I already wrote that I’m not planning on having a frugal wedding, but I scoffed at spending $28K. Now my budget has far surpassed what I expected, and it’s embarassing. I mean, once you decide on a traditional wedding (and your damn fiance has a gigantic family) you’re sort of stuck with most of the costs, but really??

The budget:

Item Projected Cost
Pre-Wedding
Save The Dates (100 ppl) $150.00
Invitations (100 ppl) $300.00
Wedding Rings $1,000.00
Tux $100.00
Dress + Alterations $1,000.00
– Shoes $250.00
– Hair $100.00
– Jewelry $100.00
– Makeup? $50.00
Attendant Gifts – Groomsmen $500.00
Attendant Gifts – Bridesmaids $500.00
Attendant Gifts – kids $300.00
PRE-WEDDING TOTAL $4,200.00
Wedding Ceremony
CEI Setup Fee $500.00
Officiant $200.00
Music before ceremony $600.00
Photos/Video $1,000.00
Decorations $200.00
Flowers $850.00
Ketubah $250.00
CEREMONY TOTAL $3,600.00
Reception
Venue Fee (CEI) $0.00
Food (100 people) $9,702.00
Booze/Bartenders (95 ppl) $2,513.70
Photographs $1,000.00
Music $1,500.00
Cake $500.00
Favors (100 ppl) $300.00
Miscellaneous
Hotel Room 2 nights $698.34
Airfare (round trip) $800.00
RECEPTION/MISC TOTAL $17,014.04
TOTAL $24,814.04

I don’t think that any of the items are too out of line with the actual cost, although it’s likely that my estimates are on the more expensive side (there’s something so thrilling about beating your budget, even if you know the numbers were slightly inflated).  In a lot of the areas, you can spend less or you can spend more:

Currently, our invite list is over 100 people due to Chad’s guest list bloat problem (his mother keeps adding random cousins!).  He’s insistent that most of these people will not be coming – apparently, Lancaster County, PA is not a huge draw for Jewish people – but that they must be invited for propriety’s sake.  Luckily, I am merciless: my list of family members was slashed to only people who are important to me.  I don’t want to play the if-I-invite-you-you-must-send-a-gift game.  The problem is that we have to plan for ~100 people to show up, which means that at $75 a head for dinner and $25 a head for open bar, we’re spending $10K on people we mostly don’t even really like.

We’re looking for photographers that might save us some money.  I’m loathe to do this because I truly believe that you get what you pay for with photographers (although I don’t go so far as to call it an “investment,” as all foofy photographers seem to enjoy doing).  We’re still looking, and there are some promising people whose photos are better than average while not costing more than we can afford.

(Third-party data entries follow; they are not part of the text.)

## src/rtl/ltl_mon_pkg.sv

```systemverilog
// Shared definitions for the cluster LTL violation collectors.
// Every cluster collector uses the same property count, event id width
// and timestamp width. Keeping them here keeps the event records of all
// collectors identical.
package ltl_mon_pkg;

    localparam int NUM_PROPS = 10;
    localparam int ID_WIDTH  = 4;
    localparam int TS_WIDTH  = 16;

    // One queued detection: which property fired and when it was seen
    typedef struct packed {
        logic [ID_WIDTH-1:0] id;
        logic [TS_WIDTH-1:0] ts;
    } ltl_evt_t;

endpackage

```

## src/rtl/ltl_violation_collector_c5_if.sv

```systemverilog
// Event stream between the collector and the core-side reporting logic.
// The collector is the master and presents the FIFO head. The consumer
// is the slave and accepts the head with evt_ready.
interface ltl_violation_collector_c5_if;
    import ltl_mon_pkg::*;

    logic                evt_valid;
    logic                evt_ready;
    logic [ID_WIDTH-1:0] evt_id;
    logic [TS_WIDTH-1:0] evt_ts;

    modport master (output evt_valid, output evt_id, output evt_ts, input evt_ready);
    modport slave  (input evt_valid, input evt_id, input evt_ts, output evt_ready);

endinterface

```

## src/rtl/ltl_evt_fifo.sv

```systemverilog
// Small show-ahead event FIFO.
// Each pointer has one extra wrap bit, which separates full from empty.
// A push and a pop may happen in the same cycle at any occupancy. When
// the FIFO is full, a push is taken only if a pop frees the head slot in
// that cycle.
module ltl_evt_fifo #(
    parameter int DEPTH = 8,
    parameter int WIDTH = 20
) (
    input  logic             clk,
    input  logic             reset,
    input  logic             push,
    input  logic             pop,
    input  logic [WIDTH-1:0] din,
    output logic [WIDTH-1:0] dout,
    output logic             empty,
    output logic             full
);
    localparam int AW = $clog2(DEPTH);

    logic [WIDTH-1:0] mem [DEPTH];
    logic [AW:0]      wr_ptr;
    logic [AW:0]      rd_ptr;
    logic             do_push;
    logic             do_pop;

    assign empty   = (wr_ptr == rd_ptr);
    assign full    = (wr_ptr[AW] != rd_ptr[AW]) && (wr_ptr[AW-1:0] == rd_ptr[AW-1:0]);
    assign do_pop  = pop && !empty;
    assign do_push = push && (!full || do_pop);
    assign dout    = mem[rd_ptr[AW-1:0]];

    // Move the read and write pointers. Reset empties the FIFO.
    always_ff @(posedge clk) begin
        if (reset) begin
            wr_ptr <= '0;
            rd_ptr <= '0;
        end else begin
            if (do_push) wr_ptr <= wr_ptr + (AW+1)'(1);
            if (do_pop)  rd_ptr <= rd_ptr + (AW+1)'(1);
        end
    end

    // Write the pushed entry. The storage needs no reset because the
    // pointers decide which entries are valid.
    always_ff @(posedge clk) begin
        if (do_push) mem[wr_ptr[AW-1:0]] <= din;
    end

endmodule

```

## src/rtl/ltl_violation_collector_c5.sv

```systemverilog
// Cluster-5 load/store-word LTL violation collector.
// This block edge-detects the property match lines and timestamps each
// new detection. A pending bit holds each detection until a lowest-index
// arbiter moves it into the event FIFO. It also keeps sticky flags, an
// interrupt level and a saturating count of lost detections. A detection
// is lost only when a property rises again while its pending bit is set.
module ltl_violation_collector_c5
    import ltl_mon_pkg::*;
#(
    parameter int FIFO_DEPTH = 8,
    parameter int OVF_WIDTH  = 8
) (
    input  logic                     clk,
    input  logic                     reset,
    input  logic                     run,
    input  logic [NUM_PROPS-1:0]     hits,
    input  logic [NUM_PROPS-1:0]     mask,
    input  logic [NUM_PROPS-1:0]     sticky_clr,
    output logic [NUM_PROPS-1:0]     sticky,
    output logic [OVF_WIDTH-1:0]     overflow_cnt,
    output logic                     irq,
    ltl_violation_collector_c5_if.master evt
);
    localparam int CNT_W = $clog2(NUM_PROPS + 1);

    logic [TS_WIDTH-1:0]  ts_cnt;
    logic [TS_WIDTH-1:0]  ts_hold [NUM_PROPS];
    logic [NUM_PROPS-1:0] hits_q;
    logic [NUM_PROPS-1:0] pending;
    logic [NUM_PROPS-1:0] rise;
    logic [NUM_PROPS-1:0] grant;
    logic [NUM_PROPS-1:0] coalesce;
    logic [ID_WIDTH-1:0]  grant_id;
    logic                 pend_any;
    logic                 push;
    logic                 pop;
    logic                 can_accept;
    logic                 fifo_empty;
    logic                 fifo_full;
    logic [CNT_W-1:0]     coal_num;
    logic [OVF_WIDTH:0]   ovf_sum;
    ltl_evt_t             push_evt;
    ltl_evt_t             head_evt;

    assign rise       = hits & ~hits_q & mask & {NUM_PROPS{run}};
    assign pop        = !fifo_empty && evt.evt_ready;
    assign can_accept = !fifo_full || pop;
    assign push       = pend_any && can_accept;
    assign coalesce   = rise & pending & ~grant;

    assign push_evt.id = grant_id;
    assign push_evt.ts = ts_hold[grant_id];

    // Pick the lowest-index pending property. It is granted only when the
    // FIFO can take it this cycle.
    always_comb begin
        grant    = '0;
        grant_id = '0;
        pend_any = 1'b0;
        for (int i = NUM_PROPS - 1; i >= 0; i--) begin
            if (pending[i]) begin
                grant_id = ID_WIDTH'(i);
                pend_any = 1'b1;
            end
        end
        if (push) grant[grant_id] = 1'b1;
    end

    // Count this cycle's coalesced rises and form the unsaturated sum.
    always_comb begin
        coal_num = '0;
        for (int i = 0; i < NUM_PROPS; i++) begin
            coal_num = coal_num + CNT_W'(coalesce[i]);
        end
        ovf_sum = {1'b0, overflow_cnt} + (OVF_WIDTH+1)'(coal_num);
    end

    // Timestamp counter and input history. Both freeze while run is low.
    always_ff @(posedge clk) begin
        if (reset) begin
            ts_cnt <= '0;
            hits_q <= '0;
        end else if (run) begin
            ts_cnt <= ts_cnt + TS_WIDTH'(1);
            hits_q <= hits;
        end
    end

    // Pending detections and their capture timestamps. A bit granted in
    // the same cycle it rises is re-armed with the new timestamp.
    always_ff @(posedge clk) begin
        if (reset) begin
            pending <= '0;
            for (int i = 0; i < NUM_PROPS; i++) ts_hold[i] <= '0;
        end else begin
            pending <= (pending & ~grant) | rise;
            for (int i = 0; i < NUM_PROPS; i++) begin
                if (rise[i] && (!pending[i] || grant[i])) ts_hold[i] <= ts_cnt;
            end
        end
    end

    // Sticky flags (a set beats a clear), the registered interrupt, and
    // the saturating lost-detection counter.
    always_ff @(posedge clk) begin
        if (reset) begin
            sticky       <= '0;
            irq          <= 1'b0;
            overflow_cnt <= '0;
        end else begin
            sticky <= (sticky & ~sticky_clr) | rise;
            irq    <= |sticky;
            if (ovf_sum[OVF_WIDTH]) overflow_cnt <= '1;
            else                    overflow_cnt <= ovf_sum[OVF_WIDTH-1:0];
        end
    end

    ltl_evt_fifo #(
        .DEPTH (FIFO_DEPTH),
        .WIDTH ($bits(ltl_evt_t))
    ) u_fifo (
        .clk   (clk),
        .reset (reset),
        .push  (push),
        .pop   (pop),
        .din   (push_evt),
        .dout  (head_evt),
        .empty (fifo_empty),
        .full  (fifo_full)
    );

    assign evt.evt_valid = !fifo_empty;
    assign evt.evt_id    = fifo_empty ? '0 : head_evt.id;
    assign evt.evt_ts    = fifo_empty ? '0 : head_evt.ts;

endmodule

```

## src/flat_wrapper.sv

```systemverilog
// flat-port wrapper written by rule: the top's interface ports become plain ports
module ltl_violation_collector_c5_flat import ltl_mon_pkg::*;
#(
    parameter int FIFO_DEPTH = 8,
    parameter int OVF_WIDTH  = 8
)
  (clk, reset, run, hits, mask, sticky_clr, sticky, overflow_cnt, irq, evt_evt_valid, evt_evt_id, evt_evt_ts, evt_evt_ready);
  ltl_violation_collector_c5_if evt_i ();
  input  logic clk;
  input  logic reset;
  input  logic run;
  input  logic [NUM_PROPS-1:0] hits;
  input  logic [NUM_PROPS-1:0] mask;
  input  logic [NUM_PROPS-1:0] sticky_clr;
  output logic [NUM_PROPS-1:0] sticky;
  output logic [OVF_WIDTH-1:0] overflow_cnt;
  output logic irq;
  output wire logic [$bits(evt_i.evt_valid)-1:0] evt_evt_valid;
  output wire logic [$bits(evt_i.evt_id)-1:0] evt_evt_id;
  output wire logic [$bits(evt_i.evt_ts)-1:0] evt_evt_ts;
  input wire logic [$bits(evt_i.evt_ready)-1:0] evt_evt_ready;
  assign evt_evt_valid = evt_i.evt_valid;
  assign evt_evt_id = evt_i.evt_id;
  assign evt_evt_ts = evt_i.evt_ts;
  assign evt_i.evt_ready = evt_evt_ready;
  ltl_violation_collector_c5 #(.FIFO_DEPTH(FIFO_DEPTH), .OVF_WIDTH(OVF_WIDTH)) u_core (.clk(clk), .reset(reset), .run(run), .hits(hits), .mask(mask), .sticky_clr(sticky_clr), .sticky(sticky), .overflow_cnt(overflow_cnt), .irq(irq), .evt(evt_i));
endmodule
```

I have absolutely no idea how much flowers are supposed to cost, but my mother said $1000.  I cannot fathom spending that much!  I also cannot wrap my head around a $500 cake or $600 for some damn violins to play “Here Comes the Bride” (except not that song because I always accidentally slip into Darth Vader’s theme song when I try to hum it).  But these are the things my mother tells me we need.

We have the money, I just hate to see it spent this way…

Please send me links to brides who spent $100,000 on their weddings.  I need to feel less like a cliche.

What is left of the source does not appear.